Claves para comprender cuándo tributan las inversiones, cómo declarar ganancias y pérdidas y qué estrategias se pueden usar para disminuir la carga fiscal en la campaña de la Renta

La campaña de la Renta correspondiente al ejercicio de 2025 inicia el 8 de abril y con ella surgen las inquietudes habituales entre los contribuyentes, principalmente entre quienes han invertido en bolsa o en fondos durante el último año. Desde la Comisión Nacional de Mercados y Valores y el Banco de España destacan que la fiscalidad es un aspecto fundamental en la gestión de las finanzas personales y que, pese a que suele pasar desapercibida, puede afectar directamente la rentabilidad final de las inversiones. Por esto, aconsejan a los contribuyentes familiarizarse con los conceptos básicos antes de presentar la declaración del IRPF.
Cuándo es necesario declarar las inversiones
Uno de los aspectos que genera mayor confusión entre los inversores es el momento en que deben tributar por sus activos. Por ejemplo, en lo que respecta a las acciones, existen dos situaciones principales en las que se originan rendimientos.
Por una parte, cuando se venden los títulos, lo que provoca una ganancia o pérdida patrimonial según la diferencia entre el precio de compra y el precio de venta. Por otra, durante el periodo en que permanecen en cartera, ya que pueden generar ingresos tales como dividendos o derechos de suscripción, que se consideran rendimientos del capital mobiliario.

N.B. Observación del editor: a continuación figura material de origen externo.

[src/hw/rtl/itrt_cell.sv]
// itrt_cell: one digit slot of the digit stack, shifts toward either neighbor
// depends on itrt_pkg for the stack operation type
`timescale 1ns / 1ps

module itrt_cell (
    input  logic                           i_clk,
    input  itrt_pkg::t_stack_op            i_op,
    input  logic [itrt_pkg::RadixBits-1:0] i_from_left,
    input  logic [itrt_pkg::RadixBits-1:0] i_from_right,
    output logic [itrt_pkg::RadixBits-1:0] o_digit
);
    import itrt_pkg::*;

    logic [RadixBits-1:0] r_digit;

    always_ff @(posedge i_clk) begin
        case (i_op)
            OP_PUSH: r_digit <= i_from_left;
            OP_POP:  r_digit <= i_from_right;
            default: r_digit <= r_digit;
        endcase
    end

    assign o_digit = r_digit;

endmodule

[src/hw/rtl/integer_to_radix_text_top.sv]
// integer_to_radix_text_top: converts words to ascii digit text in a configurable base
// depends on itrt_pkg, itrt_div and itrt_cell
`timescale 1ns / 1ps

// usage:
//   slave stream takes one 32-bit word per transfer (tdata = value)
//   master stream returns one ascii character per transfer, most significant digit
//   first, tdata = text_char, tlast marks the final character of the number
//   config channel writes register index 0 (radix, data[5:0]) or 1 (signed_mode,
//   data[0]); writes are always ready and must be made by the user while the block
//   is idle; the block itself does not enforce this
// timing:
//   one word is handled at a time; tready on the slave side is high only when idle
//   digit extraction runs through the reciprocal divider as a multiply step and then
//   a correction step; the digits are pushed into a row of shifting cells that pop
//   them back most significant first
//   the output register keeps taking characters while the receiver takes them;
//   a stall on the master side simply holds the current character
//   reset sets radix to ten, signed mode on, and leaves the block idle

module integer_to_radix_text_top (
    input  logic                            i_clk,
    input  logic                            i_rst_n,
    // slave stream, tdata: value[31:0]
    input  logic                            i_s_axis_tvalid,
    output logic                            o_s_axis_tready,
    input  logic [itrt_pkg::WordBits-1:0]   i_s_axis_tdata,
    // master stream, tdata: text_char[7:0]
    output logic                            o_m_axis_tvalid,
    input  logic                            i_m_axis_tready,
    output logic [itrt_pkg::CharBits-1:0]   o_m_axis_tdata,
    output logic                            o_m_axis_tlast,
    // configuration writes
    input  logic                            i_cfg_valid,
    output logic                            o_cfg_ready,
    input  logic [itrt_pkg::CfgIdxBits-1:0] i_cfg_index,
    input  logic [itrt_pkg::CfgDatBits-1:0] i_cfg_data
);
    import itrt_pkg::*;

    logic [RadixBits-1:0] r_radix;
    logic                 r_signed;
    t_state               r_state, n_state;
    logic [WordBits-1:0]  r_mag, n_mag;
    logic [CntBits-1:0]   r_cnt, n_cnt;
    logic                 r_neg, n_neg;
    logic                 r_out_valid, n_out_valid;
    logic [CharBits-1:0]  r_out_char, n_out_char;
    logic                 r_out_last, n_out_last;

    logic [RadixBits-1:0] w_base;
    logic                 w_slot_free;
    logic                 w_in_neg;
    t_stack_op            w_op;
    logic                 w_div_start;
    logic                 w_div_done;
    logic [WordBits-1:0]  w_div_quot;
    logic [RadixBits-1:0] w_div_rem;
    logic [RadixBits-1:0] w_cell [0:StackDepth-1];

    assign o_cfg_ready = 1'b1;

    always_ff @(posedge i_clk) begin
        if (!i_rst_n) begin
            r_radix  <= RadixReset;
            r_signed <= 1'b1;
        end else if (i_cfg_valid) begin
            unique case (i_cfg_index)
                CfgRadix:  r_radix  <= i_cfg_data[RadixBits-1:0];
                CfgSigned: r_signed <= i_cfg_data[0];
                default:   ;
            endcase
        end
    end

    always_comb begin
        if (r_radix < RadixMin) begin
            w_base = RadixMin;
        end else if (r_radix > RadixMax) begin
            w_base = RadixMax;
        end else begin
            w_base = r_radix;
        end
    end

    itrt_div u_div (
        .i_clk       (i_clk),
        .i_rst_n     (i_rst_n),
        .i_start     (w_div_start),
        .i_dividend  (r_mag),
        .i_divisor   (w_base),
        .o_done      (w_div_done),
        .o_quotient  (w_div_quot),
        .o_remainder (w_div_rem)
    );

    // digit stack: cell 0 is the top, pushes move toward the end of the row
    for (genvar g = 0; g < StackDepth; g++) begin : g_cell
        logic [RadixBits-1:0] w_left;
        logic [RadixBits-1:0] w_right;
        if (g == 0) begin : g_head
            assign w_left = w_div_rem;
        end else begin : g_body
            assign w_left = w_cell[g-1];
        end
        if (g == StackDepth - 1) begin : g_tail
            assign w_right = w_cell[g];
        end else begin : g_inner
            assign w_right = w_cell[g+1];
        end
        itrt_cell u_cell (
            .i_clk        (i_clk),
            .i_op         (w_op),
            .i_from_left  (w_left),
            .i_from_right (w_right),
            .o_digit      (w_cell[g])
        );
    end

    assign w_slot_free = !r_out_valid || i_m_axis_tready;
    assign w_in_neg    = r_signed && (w_base == RadixTen) && i_s_axis_tdata[WordBits-1];

    always_ff @(posedge i_clk) begin
        if (!i_rst_n) begin
            r_state     <= S_IDLE;
            r_cnt       <= '0;
            r_neg       <= 1'b0;
            r_mag       <= '0;
            r_out_valid <= 1'b0;
        end else begin
            r_state     <= n_state;
            r_cnt       <= n_cnt;
            r_neg       <= n_neg;
            r_mag       <= n_mag;
            r_out_valid <= n_out_valid;
        end
    end

    always_ff @(posedge i_clk) begin
        r_out_char <= n_out_char;
        r_out_last <= n_out_last;
    end

    always_comb begin
        n_state     = r_state;
        n_mag       = r_mag;
        n_cnt       = r_cnt;
        n_neg       = r_neg;
        n_out_valid = w_slot_free ? 1'b0 : r_out_valid;
        n_out_char  = r_out_char;
        n_out_last  = r_out_last;
        w_op        = OP_HOLD;
        w_div_start = 1'b0;
        unique case (r_state)
            S_IDLE: begin
                if (i_s_axis_tvalid) begin
                    n_neg   = w_in_neg;
                    n_mag   = w_in_neg ? (~i_s_axis_tdata + WordBits'(1)) : i_s_axis_tdata;
                    n_cnt   = '0;
                    n_state = S_DIV_START;
                end
            end
            S_DIV_START: begin
                w_div_start = 1'b1;
                n_state     = S_DIV_WAIT;
            end
            S_DIV_WAIT: begin
                if (w_div_done) begin
                    w_op  = OP_PUSH;
                    n_cnt = r_cnt + CntBits'(1);
                    n_mag = w_div_quot;
                    if (w_div_quot == '0) begin
                        n_state = r_neg ? S_SIGN : S_EMIT;
                    end else begin
                        n_state = S_DIV_START;
                    end
                end
            end
            S_SIGN: begin
                if (w_slot_free) begin
                    n_out_valid = 1'b1;
                    n_out_char  = CharMinus;
                    n_out_last  = 1'b0;
                    n_state     = S_EMIT;
                end
            end
            S_EMIT: begin
                if (w_slot_free) begin
                    n_out_valid = 1'b1;
                    n_out_char  = digit_char(w_cell[0]);
                    n_out_last  = (r_cnt == CntBits'(1));
                    w_op        = OP_POP;
                    n_cnt       = r_cnt - CntBits'(1);
                    if (r_cnt == CntBits'(1)) begin
                        n_state = S_IDLE;
                    end
                end
            end
            default: n_state = S_IDLE;
        endcase
    end

    assign o_s_axis_tready = (r_state == S_IDLE);
    assign o_m_axis_tvalid = r_out_valid;
    assign o_m_axis_tdata  = r_out_char;
    assign o_m_axis_tlast  = r_out_last;

    a_idle_empty: assert property (@(posedge i_clk) disable iff (!i_rst_n)
        (r_state == S_IDLE) |-> (r_cnt == '0))
        else $error("digit stack not empty while idle");

    a_emit_nonempty: assert property (@(posedge i_clk) disable iff (!i_rst_n)
        (r_state == S_EMIT) |-> (r_cnt != '0))
        else $error("emitting from an empty digit stack");

    a_no_overflow: assert property (@(posedge i_clk) disable iff (!i_rst_n)
        (r_state == S_DIV_WAIT) |-> (r_cnt < CntBits'(StackDepth)))
        else $error("digit stack overflow");

    a_rem_range: assert property (@(posedge i_clk) disable iff (!i_rst_n)
        w_div_done |-> (w_div_rem < w_base))
        else $error("divider remainder not below radix");

endmodule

Sin embargo, las variaciones en el valor —ya sean aumentos o descensos en bolsa— no tienen incidencia fiscal hasta que no se concreta la venta. En otras palabras, no es necesario declarar las fluctuaciones mientras no se realice la transmisión de las acciones.
Beneficios fiscales de los fondos de inversión
Los fondos de inversión cuentan con una característica que los hace especialmente interesantes desde el punto de vista fiscal: el aplazamiento en el pago de impuestos. Esto implica que un inversor puede transferir su capital de un fondo a otro sin tributar en ese momento, siempre y cuando no retire el dinero.
Con la llegada de abril surge la obligación de presentar la Declaración de la Renta. Se explican las fechas clave, las formas de presentación (online, telefónica o presencial) y los límites de ingresos que exigen declarar.
Este mecanismo permite ajustar la cartera sin ocasionar un impacto fiscal inmediato, algo que no sucede con otros productos como las acciones. No obstante, esta ventaja no se aplica a todos los vehículos—por ejemplo los ETF—por lo que es recomendable analizar cada caso particular.
Métodos para disminuir la carga fiscal
Otra cuestión especialmente relevante es la posibilidad de compensar pérdidas con ganancias. Este sistema facilita reducir la base imponible y, por ende, pagar menos impuestos.
En la práctica, si un inversor ha sufrido pérdidas en determinadas operaciones, puede emplearlas para neutralizar las ganancias obtenidas durante el mismo ejercicio o incluso durante los cuatro años siguientes, respetando los límites fijados por la normativa.
Además, también es factible compensar parcialmente estas pérdidas con los rendimientos del capital mobiliario, tales como los dividendos, lo que amplía las posibilidades para optimizar la tributación.
Relevancia de los gastos y comisiones
Un aspecto que en muchas ocasiones pasa desapercibido es cómo se tratan los gastos vinculados a las inversiones. Por ejemplo, las comisiones de compra y venta de acciones deben incorporarse en el cálculo de la ganancia o pérdida patrimonial, ya que influyen en el resultado final.
De igual forma, ciertos gastos relacionados con la administración o custodia de valores pueden deducirse cuando se trata de rendimientos del capital mobiliario. Considerar estos detalles puede marcar una diferencia significativa en el resultado de la declaración.
Recomendaciones prácticas para la Renta 2025
- Revisar todas las operaciones efectuadas durante el año para identificar posibles ganancias o pérdidas.
- Tener en cuenta los dividendos cobrados, que están sujetos a retención.
- Utilizar la compensación de pérdidas para reducir la carga fiscal.
- Recordar que los traspasos entre fondos no generan tributo hasta el reembolso.
- Consultar siempre fuentes oficiales antes de adoptar decisiones con impacto fiscal.